It goes without saying that all startups – and, for that matter, all businesses - exist to serve a value to customers. In doing so, the startup makes money. In turn, customers provide a value to the startup. Recognizing a customer’s value and understanding how it further enhances your product/service so that you may gain more customers in the future is what I define as “customer marketing.”
Customer marketing is not merely producing customer success stories, testimonials, and lists of references. Customer marketing should aim to strengthen the startup’s relationship to the customer. Asking a customer to spend some time on the phone with your marketing folks so that a success story or case study can be written is not going to strengthen your relationship. That is simply an act.
Great startups have a maniacal focus on putting the customer at the center of their universe. Picture a big circle in the middle surrounded by a bunch of smaller circles. The big circle is the customer. The smaller circles represent a variety of functional roles – from customer support to sales to finance to engineering. The entire picture represents “customer marketing.”
With that in mind, here are my “5 Laws of Customer Marketing” …
LAW #1 – Learning from customers is not enough. You must apply it.

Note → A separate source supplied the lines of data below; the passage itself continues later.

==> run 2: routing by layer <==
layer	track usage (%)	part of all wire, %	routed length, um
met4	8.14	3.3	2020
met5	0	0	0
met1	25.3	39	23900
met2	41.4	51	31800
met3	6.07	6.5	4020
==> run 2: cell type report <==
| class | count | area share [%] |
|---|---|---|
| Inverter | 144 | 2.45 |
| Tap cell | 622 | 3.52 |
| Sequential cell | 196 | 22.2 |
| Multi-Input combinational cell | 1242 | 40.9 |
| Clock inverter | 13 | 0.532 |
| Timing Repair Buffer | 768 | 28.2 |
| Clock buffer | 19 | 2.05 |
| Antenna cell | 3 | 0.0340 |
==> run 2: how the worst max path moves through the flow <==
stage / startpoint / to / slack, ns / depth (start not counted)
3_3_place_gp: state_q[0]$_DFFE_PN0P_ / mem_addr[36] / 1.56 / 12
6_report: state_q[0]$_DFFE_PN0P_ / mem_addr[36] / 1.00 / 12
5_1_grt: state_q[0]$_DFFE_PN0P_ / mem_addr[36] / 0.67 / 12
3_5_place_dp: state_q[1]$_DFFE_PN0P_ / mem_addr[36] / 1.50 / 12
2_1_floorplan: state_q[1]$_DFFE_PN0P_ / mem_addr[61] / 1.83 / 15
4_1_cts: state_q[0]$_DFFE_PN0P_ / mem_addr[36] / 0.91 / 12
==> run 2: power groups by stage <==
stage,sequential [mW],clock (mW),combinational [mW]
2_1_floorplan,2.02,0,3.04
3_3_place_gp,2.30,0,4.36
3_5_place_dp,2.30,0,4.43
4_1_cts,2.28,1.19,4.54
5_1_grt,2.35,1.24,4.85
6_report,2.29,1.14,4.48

Customers will tell you the good and the bad. Norman Vincent Peale once remarked that “the trouble with most of us is that we would rather be ruined by praise than saved by criticisms.” A customer who expresses criticism about your products is potentially your most valuable customer. S/he may be the customer who sings praises about you later on to prospective buyers. Most of the good stuff can be applied to fine tuning outbound marketing efforts. Much of the bad can be applied to strengthening your products/services or even your support organization. Learning for the sake of knowing is useless. You must apply it. Thus, what you learn from customers must be quickly shared across the entire organization. Which means you must …

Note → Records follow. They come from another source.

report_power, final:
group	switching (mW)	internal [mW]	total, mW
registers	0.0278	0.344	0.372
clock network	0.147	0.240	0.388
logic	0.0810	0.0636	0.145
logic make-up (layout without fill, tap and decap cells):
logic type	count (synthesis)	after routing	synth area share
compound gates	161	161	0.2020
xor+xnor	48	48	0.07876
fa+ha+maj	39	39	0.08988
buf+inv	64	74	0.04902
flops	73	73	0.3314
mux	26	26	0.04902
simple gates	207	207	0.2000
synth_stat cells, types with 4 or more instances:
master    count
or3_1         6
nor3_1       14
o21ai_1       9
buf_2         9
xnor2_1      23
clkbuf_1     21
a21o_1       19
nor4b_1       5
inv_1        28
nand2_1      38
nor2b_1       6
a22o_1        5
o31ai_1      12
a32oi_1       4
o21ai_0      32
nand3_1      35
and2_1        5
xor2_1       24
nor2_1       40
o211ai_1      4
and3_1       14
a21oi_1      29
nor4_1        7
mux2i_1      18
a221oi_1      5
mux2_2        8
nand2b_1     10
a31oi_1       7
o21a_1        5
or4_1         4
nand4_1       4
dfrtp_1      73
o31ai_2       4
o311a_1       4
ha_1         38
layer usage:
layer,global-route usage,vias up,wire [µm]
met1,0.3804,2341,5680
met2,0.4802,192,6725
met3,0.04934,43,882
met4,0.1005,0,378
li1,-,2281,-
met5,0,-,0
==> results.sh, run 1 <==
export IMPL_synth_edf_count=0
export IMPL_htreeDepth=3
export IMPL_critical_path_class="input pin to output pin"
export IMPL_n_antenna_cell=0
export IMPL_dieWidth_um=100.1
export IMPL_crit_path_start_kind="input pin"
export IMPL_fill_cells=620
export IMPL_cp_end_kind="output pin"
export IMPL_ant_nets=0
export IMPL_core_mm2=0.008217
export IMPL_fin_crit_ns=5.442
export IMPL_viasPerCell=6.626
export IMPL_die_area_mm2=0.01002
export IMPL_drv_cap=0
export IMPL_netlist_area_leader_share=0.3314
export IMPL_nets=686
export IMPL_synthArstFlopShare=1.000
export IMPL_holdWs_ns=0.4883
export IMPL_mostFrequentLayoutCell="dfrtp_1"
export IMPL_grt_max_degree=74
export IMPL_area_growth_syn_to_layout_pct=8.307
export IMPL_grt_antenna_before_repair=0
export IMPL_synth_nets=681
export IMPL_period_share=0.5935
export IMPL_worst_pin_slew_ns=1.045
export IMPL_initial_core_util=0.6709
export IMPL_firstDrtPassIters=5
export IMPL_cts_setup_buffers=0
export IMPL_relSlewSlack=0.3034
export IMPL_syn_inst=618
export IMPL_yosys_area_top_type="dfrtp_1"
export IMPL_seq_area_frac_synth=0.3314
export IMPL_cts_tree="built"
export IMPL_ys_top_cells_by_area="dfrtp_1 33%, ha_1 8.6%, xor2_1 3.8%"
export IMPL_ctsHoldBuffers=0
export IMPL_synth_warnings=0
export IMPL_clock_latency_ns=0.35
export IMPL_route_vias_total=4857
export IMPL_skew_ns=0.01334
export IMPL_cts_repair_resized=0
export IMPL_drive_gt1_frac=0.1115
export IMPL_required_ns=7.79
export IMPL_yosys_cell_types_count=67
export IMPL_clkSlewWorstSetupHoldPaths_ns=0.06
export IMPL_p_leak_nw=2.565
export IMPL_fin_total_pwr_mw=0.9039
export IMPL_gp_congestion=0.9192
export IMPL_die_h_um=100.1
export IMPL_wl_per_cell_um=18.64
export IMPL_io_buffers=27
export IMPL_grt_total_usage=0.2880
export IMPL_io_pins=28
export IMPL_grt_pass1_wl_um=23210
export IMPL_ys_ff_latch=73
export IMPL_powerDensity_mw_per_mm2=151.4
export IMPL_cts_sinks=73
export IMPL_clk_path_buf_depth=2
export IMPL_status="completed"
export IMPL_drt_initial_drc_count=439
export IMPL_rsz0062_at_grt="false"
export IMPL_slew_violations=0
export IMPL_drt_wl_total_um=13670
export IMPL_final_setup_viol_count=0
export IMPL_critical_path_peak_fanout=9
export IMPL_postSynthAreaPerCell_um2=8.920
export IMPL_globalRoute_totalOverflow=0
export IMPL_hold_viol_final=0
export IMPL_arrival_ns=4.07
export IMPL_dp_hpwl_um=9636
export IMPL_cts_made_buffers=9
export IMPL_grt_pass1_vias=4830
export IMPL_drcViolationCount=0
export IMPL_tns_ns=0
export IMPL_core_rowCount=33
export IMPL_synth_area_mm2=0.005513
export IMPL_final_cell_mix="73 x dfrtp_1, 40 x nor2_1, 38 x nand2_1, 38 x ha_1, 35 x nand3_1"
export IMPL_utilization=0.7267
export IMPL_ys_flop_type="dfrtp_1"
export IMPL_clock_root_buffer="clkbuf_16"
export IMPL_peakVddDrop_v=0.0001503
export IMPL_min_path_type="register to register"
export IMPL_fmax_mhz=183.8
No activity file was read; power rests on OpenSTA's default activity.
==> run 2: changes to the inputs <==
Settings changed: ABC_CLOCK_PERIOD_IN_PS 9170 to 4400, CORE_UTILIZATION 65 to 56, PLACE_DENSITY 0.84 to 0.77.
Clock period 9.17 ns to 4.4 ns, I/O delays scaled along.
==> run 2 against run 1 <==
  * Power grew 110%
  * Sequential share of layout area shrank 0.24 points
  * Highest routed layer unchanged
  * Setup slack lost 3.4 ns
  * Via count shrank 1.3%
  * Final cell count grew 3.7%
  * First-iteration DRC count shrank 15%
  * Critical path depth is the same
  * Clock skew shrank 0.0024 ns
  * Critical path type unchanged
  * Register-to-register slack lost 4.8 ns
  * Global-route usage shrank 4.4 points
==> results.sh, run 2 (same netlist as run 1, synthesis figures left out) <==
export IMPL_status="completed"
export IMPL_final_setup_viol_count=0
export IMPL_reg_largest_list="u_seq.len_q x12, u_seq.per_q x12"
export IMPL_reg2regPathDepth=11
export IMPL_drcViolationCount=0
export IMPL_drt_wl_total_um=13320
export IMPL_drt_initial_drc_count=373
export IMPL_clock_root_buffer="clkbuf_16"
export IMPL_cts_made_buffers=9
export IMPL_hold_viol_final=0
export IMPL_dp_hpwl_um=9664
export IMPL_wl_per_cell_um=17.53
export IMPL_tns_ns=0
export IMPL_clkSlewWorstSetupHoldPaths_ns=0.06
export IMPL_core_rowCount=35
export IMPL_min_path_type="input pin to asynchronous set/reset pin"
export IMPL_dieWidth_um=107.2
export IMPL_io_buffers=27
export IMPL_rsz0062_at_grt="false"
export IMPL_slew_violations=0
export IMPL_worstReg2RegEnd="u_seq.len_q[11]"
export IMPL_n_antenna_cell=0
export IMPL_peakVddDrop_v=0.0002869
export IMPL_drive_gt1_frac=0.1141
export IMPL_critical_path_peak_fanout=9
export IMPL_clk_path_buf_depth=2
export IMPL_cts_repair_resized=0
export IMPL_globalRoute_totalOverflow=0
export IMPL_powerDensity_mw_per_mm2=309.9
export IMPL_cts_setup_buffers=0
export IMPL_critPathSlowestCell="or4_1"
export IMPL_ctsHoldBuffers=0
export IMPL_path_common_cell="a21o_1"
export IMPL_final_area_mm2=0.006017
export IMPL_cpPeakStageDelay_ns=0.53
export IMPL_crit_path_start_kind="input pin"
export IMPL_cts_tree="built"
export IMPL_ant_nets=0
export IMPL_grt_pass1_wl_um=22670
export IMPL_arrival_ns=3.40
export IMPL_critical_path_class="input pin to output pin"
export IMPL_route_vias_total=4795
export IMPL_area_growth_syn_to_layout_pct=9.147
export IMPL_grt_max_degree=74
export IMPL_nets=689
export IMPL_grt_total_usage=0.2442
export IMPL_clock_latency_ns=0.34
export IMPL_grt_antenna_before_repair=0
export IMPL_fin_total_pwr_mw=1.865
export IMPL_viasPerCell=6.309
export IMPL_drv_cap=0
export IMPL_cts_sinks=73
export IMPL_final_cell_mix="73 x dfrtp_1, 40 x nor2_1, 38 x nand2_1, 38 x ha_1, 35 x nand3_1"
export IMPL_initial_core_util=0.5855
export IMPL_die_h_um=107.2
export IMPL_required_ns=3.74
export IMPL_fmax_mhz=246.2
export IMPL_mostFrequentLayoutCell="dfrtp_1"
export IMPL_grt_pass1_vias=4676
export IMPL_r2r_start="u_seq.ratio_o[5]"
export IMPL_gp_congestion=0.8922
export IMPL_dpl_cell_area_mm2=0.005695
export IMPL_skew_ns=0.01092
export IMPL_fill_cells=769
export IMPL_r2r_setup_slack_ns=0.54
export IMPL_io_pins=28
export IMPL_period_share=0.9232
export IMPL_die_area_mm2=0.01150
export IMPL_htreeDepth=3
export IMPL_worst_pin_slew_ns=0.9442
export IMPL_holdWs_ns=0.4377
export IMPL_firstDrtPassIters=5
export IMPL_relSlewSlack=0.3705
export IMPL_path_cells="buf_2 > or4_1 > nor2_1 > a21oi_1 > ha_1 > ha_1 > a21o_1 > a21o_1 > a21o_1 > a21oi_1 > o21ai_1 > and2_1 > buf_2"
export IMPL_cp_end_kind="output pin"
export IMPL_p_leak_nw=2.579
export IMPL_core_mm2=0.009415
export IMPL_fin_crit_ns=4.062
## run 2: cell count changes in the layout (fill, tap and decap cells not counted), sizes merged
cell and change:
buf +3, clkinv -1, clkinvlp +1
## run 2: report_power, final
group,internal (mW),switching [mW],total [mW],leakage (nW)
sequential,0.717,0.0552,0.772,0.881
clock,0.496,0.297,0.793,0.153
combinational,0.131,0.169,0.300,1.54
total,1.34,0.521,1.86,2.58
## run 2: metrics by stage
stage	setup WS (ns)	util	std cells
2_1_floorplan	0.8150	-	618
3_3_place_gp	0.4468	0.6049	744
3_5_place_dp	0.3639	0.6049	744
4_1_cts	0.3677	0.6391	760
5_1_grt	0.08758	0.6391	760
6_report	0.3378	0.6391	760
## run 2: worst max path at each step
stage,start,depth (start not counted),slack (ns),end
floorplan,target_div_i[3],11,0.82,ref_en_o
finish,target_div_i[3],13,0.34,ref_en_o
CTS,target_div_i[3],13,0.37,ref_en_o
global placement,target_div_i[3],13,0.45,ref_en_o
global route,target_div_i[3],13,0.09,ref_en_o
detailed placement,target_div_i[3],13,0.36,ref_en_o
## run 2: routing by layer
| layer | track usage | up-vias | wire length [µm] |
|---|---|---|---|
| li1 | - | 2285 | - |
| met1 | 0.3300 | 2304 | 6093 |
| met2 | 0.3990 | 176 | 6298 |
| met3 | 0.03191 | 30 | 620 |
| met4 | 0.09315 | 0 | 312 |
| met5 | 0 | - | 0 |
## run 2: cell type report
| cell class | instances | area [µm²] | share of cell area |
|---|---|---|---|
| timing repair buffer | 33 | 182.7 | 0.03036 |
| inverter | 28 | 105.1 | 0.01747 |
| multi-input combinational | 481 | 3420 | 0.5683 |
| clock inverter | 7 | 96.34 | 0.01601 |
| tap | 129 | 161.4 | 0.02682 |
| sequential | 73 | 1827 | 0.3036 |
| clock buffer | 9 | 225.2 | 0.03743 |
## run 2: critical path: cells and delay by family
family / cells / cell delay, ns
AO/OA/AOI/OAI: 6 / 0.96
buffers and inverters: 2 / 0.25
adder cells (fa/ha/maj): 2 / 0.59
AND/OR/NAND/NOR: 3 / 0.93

LAW #2 – Let your entire organization access the customer. Do not limit customer interaction or access to sales teams
While there is a valid benefit to guarding customer access, it is almost always in the best interest of the company to encourage continual, open dialogue between the customer and all parts of your organization – not confine it just to the sales team. Don’t burden your customers by forcing them to interact with multiple people within your company. But, do make sure that every part of your organization is accessible to your customers.
LAW #3 – High quality, low volume. You need DEEP relationships.
Trying to establish a bunch of shallow relationships with customers for the sake of gathering data is not only useless but potentially futile (see Law #4). The key goal is not simply to compile information to help make decisions. Rather, your key motivation for investing heavily into customer marketing is to turn a handful of your most devoted customers into your most powerful evangelists. Putting a couple hundred .pdf case studies on your website looks nice but it means very little in influencing purchase decisions. I cringe when marketing execs put up a slide that lists a litany of new case studies that were created as if this were some sort of achievement. All it tells me is that a ton of money was burned. At NetScaler, we made single PowerPoint slides for each customer case study and it was enough. If you must write lengthy case studies and lay it out onto a nice, glossy collateral piece to show that marketing is busy, busy, busy (!) … create 5-6 of ‘em and call it done. It’s not what your customers say in case studies that matter. It’s really what your customers say privately about you to their peers that make a bottom line impact. Realistically, only about one-tenth or less of your entire customer base will be open to forming a “deep” relationship because it is a pretty big investment of time. But, to establish any level of relationship, you must …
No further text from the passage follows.